Interpretability is also partially important especially in cases where a transaction has been declared as fraud since one must know why a transaction has been declared as fraud.

3. Machine Learning Problem -

3.1 Data

The datasets can be downloaded from here.

The datasets provided by the Competiton Host are as follows,

train_transaction.csv : The transaction dataset comprising the transaction details to be used for training the model.
train_identity.csv : The identity dataset comprising the additional details about the identity of the payer and the merchant between whom the transaction was performed and the details of transactions are present in the train_transaction.csv.
test_transaction.csv : The transaction dataset comprising the transaction information to test the performance of the trained model.
test_identity.csv : The identity dataset comprising the additional identity information about the transactions present in the test_transaction.

Description of Transaction Dataset

TransactionID — Id of the transaction and is the foreign key in the Identity Dataset.
isFraud — 0 or 1 signifying whether a transaction is fraudulent or not.
TransactionDT — timedelta from a given reference datetime (not an actual timestamp)
TransactionAMT — Transaction Payment Amount in USD.
ProductCD — Product Code.
card1 — card6 — Payment Card information, such as card type, card category, issue bank, country, etc.
addr — Address
dist — Distance
P_emaildomain — Purchaser Email Domain.
R_emaildomain — Receiver Email Domain.
C1-C14 — counting, such as how many addresses are found to be associated with the payment card, etc. The actual meaning is masked.
D1-D15 — timedelta, such as days between previous transactions, etc.
M1-M9 — match, such as names on card and address, etc.
V1-V339— Vesta engineered rich features, including ranking, counting, and other entity relations.

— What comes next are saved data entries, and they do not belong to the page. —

<file path="config.mk">
export PLATFORM = sky130hd
export DESIGN_NAME = nspe_mul
export DESIGN_NICKNAME = d
export VERILOG_FILES = /design/src/nspe_pkg.sv /design/src/nspe_mul.sv
export SDC_FILE = /design/constraint.sdc
export NUM_CORES = 2
export LEC_CHECK = 0
export BUFFER_PORTS_ARGS = -buffer_cell sky130_fd_sc_hd__buf_4
export CORE_MARGIN = 2
export CORE_UTILIZATION = 50
export DETAILED_ROUTE_END_ITERATION = 8
export GPL_TIMING_DRIVEN = 0
export PLACE_DENSITY = 0.69
export SLEW_MARGIN = 5
export SYNTH_ARGS = -nofsm -noshare
export SYNTH_HDL_FRONTEND = slang
export SYNTH_SLANG_ARGS = --single-unit
</file>
<file path="constraint.sdc">
create_clock -name aclk -period 8.07 [get_ports aclk]
set_clock_uncertainty 0.1 [all_clocks]
set_input_delay 1.2105 -clock aclk [delete_from_list [all_inputs] [get_ports aclk]]
set_output_delay 1.2105 -clock aclk [all_outputs]
set_load 0.01 [all_outputs]
</file>
<file path="src/nspe_pkg.sv">
package nspe_pkg;

    localparam int MAX_DEG   = 3;
    localparam int MAX_CP_U  = 64;
    localparam int MAX_CP_V  = 64;
    localparam int KDEPTH_U  = MAX_CP_U + MAX_DEG + 1;
    localparam int KDEPTH_V  = MAX_CP_V + MAX_DEG + 1;
    localparam int KDEPTH    = (KDEPTH_U > KDEPTH_V) ? KDEPTH_U : KDEPTH_V;
    localparam int NET_DEPTH = MAX_CP_U * MAX_CP_V;
    localparam int MAX_CP    = (MAX_CP_U > MAX_CP_V) ? MAX_CP_U : MAX_CP_V;

    localparam int KAW  = $clog2(KDEPTH);
    localparam int NAW  = $clog2(NET_DEPTH);
    localparam int BIW  = $clog2(MAX_DEG + 1);
    localparam int CPW  = $clog2(MAX_CP);
    localparam int CNTW = 7;
    localparam int DEGW = 2;
    localparam int PAW  = 4;
    localparam int PDW  = 32;

    // Weighted sums of up to sixteen Q16.16 terms stay well inside 40 bits.
    localparam int SUM_W     = 40;
    localparam int DIV_NUM_W = 64;
    localparam int DIV_DEN_W = 40;

    localparam logic signed [31:0] ONE_Q30 = 32'sh4000_0000;

    typedef enum logic [1:0] {
        OP_LOAD_U  = 2'd0,
        OP_LOAD_V  = 2'd1,
        OP_LOAD_CP = 2'd2,
        OP_EVAL    = 2'd3
    } op_t;

    localparam logic [1:0] REG_DEG_U   = 2'd0;
    localparam logic [1:0] REG_DEG_V   = 2'd1;
    localparam logic [1:0] REG_COUNT_U = 2'd2;
    localparam logic [1:0] REG_COUNT_V = 2'd3;

    typedef struct packed {
        op_t                op;
        logic [11:0]        index;
        logic signed [31:0] knot;
        logic signed [31:0] cx;
        logic signed [31:0] cy;
        logic signed [31:0] cz;
        logic signed [31:0] cw;
        logic signed [31:0] u;
        logic signed [31:0] v;
    } in_item_t;

    typedef struct packed {
        logic signed [31:0] x;
        logic signed [31:0] y;
        logic signed [31:0] z;
        logic               bad_weight;
    } out_item_t;

    typedef struct packed {
        logic signed [31:0] a;
        logic signed [31:0] b;
        logic               sh30;
    } mul_req_t;

    function automatic logic signed [31:0] sat32(input logic signed [63:0] val);
        logic signed [31:0] res;
        if (val > 64'sd2147483647) begin
            res = 32'sh7FFF_FFFF;
        end else if (val < -64'sd2147483648) begin
            res = 32'sh8000_0000;
        end else begin
            res = val[31:0];
        end
        return res;
    endfunction

endpackage

</file>
<file path="src/nspe_mul.sv">
module nspe_mul (
    input  logic               aclk,
    input  nspe_pkg::mul_req_t req,
    output logic signed [63:0] scaled
);

    logic signed [63:0] prod_reg;
    logic               sh30_reg;
    logic signed [63:0] bias;

    always_ff @(posedge aclk) begin
        prod_reg <= 64'(req.a) * 64'(req.b);
        sh30_reg <= req.sh30;
    end

    // Scale down by 2^30 or 2^16, truncating toward zero.
    always_comb begin
        bias = '0;
        if (prod_reg < 0) begin
            bias = sh30_reg ? 64'sd1073741823 : 64'sd65535;
        end
        scaled = sh30_reg ? ((prod_reg + bias) >>> 30) : ((prod_reg + bias) >>> 16);
    end

endmodule

</file>
Yosys cells after proc, flatten, opt, wreduce, memory -nomap -nowiden:

Index checks and enable logic that the tools add are counted.

* bits of input ports: 66
* word-level logic and storage cells: 8
* register bits after elaboration: 65

* multipliers: 1
* muxes and demuxes: 3
* $lt $le $gt $ge: 1
* $add $sub $neg: 1

Operators by type and width (number)
* adder 64 x 31 -> 64 bit: 1
* less-than comparator 64 x 1 -> 1 bit (second input constant): 1
* multiplier 32 x 32 -> 64 bit: 1
* 2-to-1 mux 30 bit: 2
* 2-to-1 mux 47 bit: 1

Depth between registers and ports, before layout:

* word-level depth: 4
* mapped depth: 28
* depth with buffers taken out: 26

Worst setup path after synthesis:

OpenSTA, ideal clock, no wires.

* kind: input port to flip-flop
* start point: input req[64] in the netlist's numbering
* end point: register prod_reg[59]
* buffers on the path: 2
* stages: 28
* data required time: 7.898 ns
* arrival time: 8.330 ns
* library setup time: 0.072 ns
* slack: -0.433 ns
* cell sequence: clkbuf_1 > nand2_1 > inv_1 > fa_1 > inv_1 > fa_1 > inv_1 > fa_1 > fa_1 > inv_1 > fa_1 > inv_1 > fa_1 > inv_1 > fa_1 > inv_1 > fa_1 > ha_1 > clkbuf_1 > a21o_1 > a21o_1 > a21oi_1 > and3_1 > o21ai_0 > o21ai_0 > a31oi_1 > a311oi_1 > xnor2_1

* cells in the longest elaborated chain, start to end: 1

RTL lines
* start, declared: line nspe_mul.sv:3 `input nspe_pkg::mul_req_t req,`
* multiplier 32 x 32 -> 64 bit: line nspe_mul.sv:12 `prod_reg <= 64'(req.a) * 64'(req.b);`
* end signal, assigned: line nspe_mul.sv:12
* end, declared: line nspe_mul.sv:7 `logic signed [63:0] prod_reg;`

No other way between the ends.

Final worst setup path:

* start point: input req[8] in the netlist's numbering
* end point: register prod_reg[62]

The elaborated chain is that of the path after synthesis.

==> impl_metrics.tcl <==
set metrics [dict create \
    status "finished with violations" \
    violations "negative setup slack" \
    worst-endpoint-arrival_ns 8.44 \
    ys_warn_count 0 \
    max_cap_viol_count 0 \
    cp-end-kind "flip-flop" \
    die_w_um 286 \
    avgSynthCellArea_um2 9.22 \
    max_slew_margin_pct 24.2 \
    antenna_found_initial 19 \
    synth-seq-cells 65 \
    period_minus_slack_ns 8.34 \
    layout-drive-gt1-share_pct 15.5 \
    synthDominantCellAreaShare_pct 54.3 \
    synthFlopType "dfxtp_1" \
    vias 31800 \
    max_freq_mhz 120 \
    period_share_pct 103 \
    cts_root_buffer "clkbuf_16" \
    wl_um 144000 \
    critical_path.max_fanout 5 \
    register_area_mm2 0.00130 \
    dpl.hpwl_um 117000 \
    cts_buffers 9 \
    wl_per_cell_um 25.4 \
    cts_tree "built" \
    cp_data_required_time_ns 8.17 \
    whs_path_depth 1 \
    setup_viol 14 \
    holdCritPathClass "primary input to flip-flop" \
    chipHeight_um 286 \
    layout.cells.most_common "fa_1" \
    vias_per_cell 5.62 \
    syn_inst 4325 \
    fin_nets 5951 \
    grt_max_degree 23 \
    worst_pin_slew_ns 1.13 \
    n_fill_cell 6844 \
    cts_buffer_depth 2 \
    largest_reg_flops 64 \
    yosysTopAreaCell "fa_1" \
    start_util_pct 50.5 \
    grt_pass1_wl_um 216000 \
    rows 103 \
    dr.pass1.iters 5 \
    first_iter_violations 2780 \
    grtUsageTotal_pct 36.4 \
    port_buffers 129 \
    fp.coreArea_mm2 0.0790 \
    synth.distinct_cells 67 \
    yosysSeqAreaShare_pct 3.26 \
    hold_start "req[0]" \
    area_delta_synth_final_pct 16.9 \
    grt_overflow_total 0 \
    grt_pass1_vias 35100 \
    synth_edf_count 0 \
    pre_cts_ws_ns -1.86 \
    syn_area_mm2 0.0399 \
    layout_common_cells "fa_1, inv_1, nand2_1, and2_1, buf_4" \
    layout_setup_ws_ns -0.273 \
    synth_nets 5686 \
    cts_num_sinks 65 \
    drcViolationCount 0 \
    die-area_mm2 0.0820 \
    ant_nets 0 \
    grt_setup_unrepaired "yes" \
    gp_congestion 1.03 \
    async_reset_ff_share_pct 0 \
    synthTopCellsByArea "fa_1, inv_1, and2_1, ha_1, nand2_1" \
    multi_input_area_mm2 0.0348 \
    min_to "sh30_reg" \
    hold_viol 0 \
    drv_slew 0 \
    clk_pin_slew_worst_paths_ns 0.05 \
    crit_type "primary input to flip-flop" \
    h-tree-depth 3 \
    cp-start-kind "primary input" \
    ios 130 \
]
-- cell usage after synthesis (8+ instances only) --
master    instances
fa_1           1082
inv_1          1029
nand2_1         580
and2_1          486
clkbuf_1        214
ha_1            213
nor2_1           84
a21oi_1          77
xnor2_1          66
dfxtp_1          65
o21ai_0          48
xor2_1           47
a21o_1           46
nand3_1          32
and3_1           25
mux2i_1          21
nand4_1          20
buf_4            16
nand2b_1         14
nor3_1           13
a211oi_1         12
o21ai_1          12
a31oi_1          10
nor2b_1           9
o21a_1            9
or3_1             9
o211ai_1          8
o21bai_1          8
-- stage by stage --
| step | utilization [%] | setup TNS [ns] | cell area, um^2 | hold WS [ns] | std cells |
|---|---|---|---|---|---|
| 5_1_grt | 59.0 | -3.47 | 46600 | 0.869 | 5649 |
| 6_report | 59.0 | -1.88 | 46600 | 0.877 | 5660 |
| 3_5_place_dp | 53.6 | -48.36 | 42300 | 1.22 | 5504 |
| 4_1_cts | 58.3 | -1.08 | 46100 | 0.862 | 5623 |
| 3_3_place_gp | 53.6 | -47.55 | 42300 | 1.22 | 5504 |
| 2_1_floorplan | - | -0.650 | 40000 | 1.14 | 4325 |
-- worst max-delay path by stage --
stage / from / to / slack (ns)
floorplan: req[8] / prod_reg[59] / -0.22
global placement: req[10] / prod_reg[59] / -1.82
detailed placement: req[10] / prod_reg[59] / -1.86
CTS: req[8] / prod_reg[62] / -0.16
global route: req[8] / prod_reg[62] / -0.35
finish: req[8] / prod_reg[62] / -0.27
-- layer usage --
| metal | track usage, % | part of all wire, % |
|---|---|---|
| met1 | 44.2 | 35 |
| met4 | 28.7 | 10 |
| met2 | 56.9 | 45 |
| met3 | 7.44 | 10 |
| met5 | 0 | 0.038 |
-- logic make-up after synthesis --
| logic type | share of synthesized area (%) |
|---|---|
| adders and majority gates | 61.0 |
| muxes | 0.618 |
| DFF | 3.26 |
| AOI/OAI and AO/OA | 4.44 |
| and+or+nand+nor | 16.1 |
| buffers and inverters | 12.1 |
| xor gates and xnor gates | 2.48 |
-- worst max-delay path, stage by stage --
cell       delay (ns)
buf_12           0.11
clkbuf_16        0.17
buf_6            0.13
and2_4           0.15
fa_2             0.54
fa_2             0.45
fa_1             0.53
inv_2            0.04
fa_1             0.50
inv_2            0.04
fa_1             0.47
fa_2             0.56
fa_2             0.49
fa_2             0.70
ha_4             0.25
and3_4           0.19
a221oi_4         0.25
o221ai_2         0.18
or4_4            0.48
o2111ai_4        0.31
a21oi_4          0.11
nor2_4           0.16
buf_4            0.15
o41ai_4          0.06
xor2_2           0.17
-- cell type report --
type	count	area share [%]
multi-input combinational	2997	74.6
clock buffer	13	0.537
clock inverter	3	0.0859
sequential	65	2.79
antenna	15	0.0805
inverter	1030	8.33
timing repair buffer	268	4.88
buffer	219	5.86
tap	1050	2.82
-- repair_timing --
item                       4_1_cts  5_1_grt
cloned                           1        1
gates resized for setup        670      104
pin swaps                      165       48
hold buffers                     0        0
hold endpoints to repair         0        0
setup endpoints to repair       38       25
setup buffers                  114       24
Power is left out: the tool's default activity adds up to more than one toggle a clock period on the data nets, which glitch-free logic cannot reach.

Following Features are Categorical in the Transaction Dataset,

ProductCD
card1-card6
addr1, addr2
P_emaildomain
R_emaildomain
M1-M9

Description of the Identity Dataset

Following Features are present in the Identity Dataset,

TransactionID — Foreign key to the Transaction Dataset.
id_01-id_38 — Masked features corresponding to the identity of the card holders.
DeviceType — Type of Device used to make the Transaction.
DeviceInfo — Information regarding the characteristics of the Device.

Following Features are Categorical in the Identity Dataset,

DeviceType
DeviceInfo
id_12 — id_38

Variables in this table are identity information — network connection information (IP, ISP, Proxy, etc) and digital signature (UA/browser/os/version, etc) associated with transactions. They’re collected by Vesta’s fraud protection system and digital security partners.

(The field names are masked and a pairwise dictionary is not provided for privacy protection and contract agreement).

3.2 Mapping the real world problem to an ML Problem

Problem Type

Since, we need to classify a transaction as fraudulent or non-fraudulent and hence, this is a Binary Classification Problem.

Performance Metric

The organizers decided to evaluate the submissions on the area under the ROC curve between the predicted probability and the observed target. Hence, ROC-AUC will be our Key Performance Indicator (KPI).
We will be additionally using the Confusion Matrix to add more interpretability to the models.

To know why ROC-AUC is preferred over Accuracy in tasks like Fraud Detection, check this excellent answer.

4. Data Preprocessing and Exploratory Data Analysis (EDA) -

Complete Code for this section can be found here.

4.1 Initial Processing

The train_transaction dataset had a total of 590540 rows/data points and 394 columns/features, train_identity had a total of 144233 rows/data points and 41 columns. The difference in the number of rows in the train_transaction dataset and train_identity dataset made clear that the identity information is present for very few transactions and the majority of transactions have no identity information.
The test_transaction had a total of 506691 rows and 393 columns, test_identity had a total of 141907 data points and 41 rows.
I started by merging train_transaction and train_identity datasets, test_transaction and test_identity datasets using the TransactionID column which was a foreign key in the identity table referencing the transaction table. So, after merging I had two datasets namely train_datset (corresponding to the merged train_transaction and train_identity datasets) and test_dataset (corresponding to the merged test_transaction and test_identity datasets).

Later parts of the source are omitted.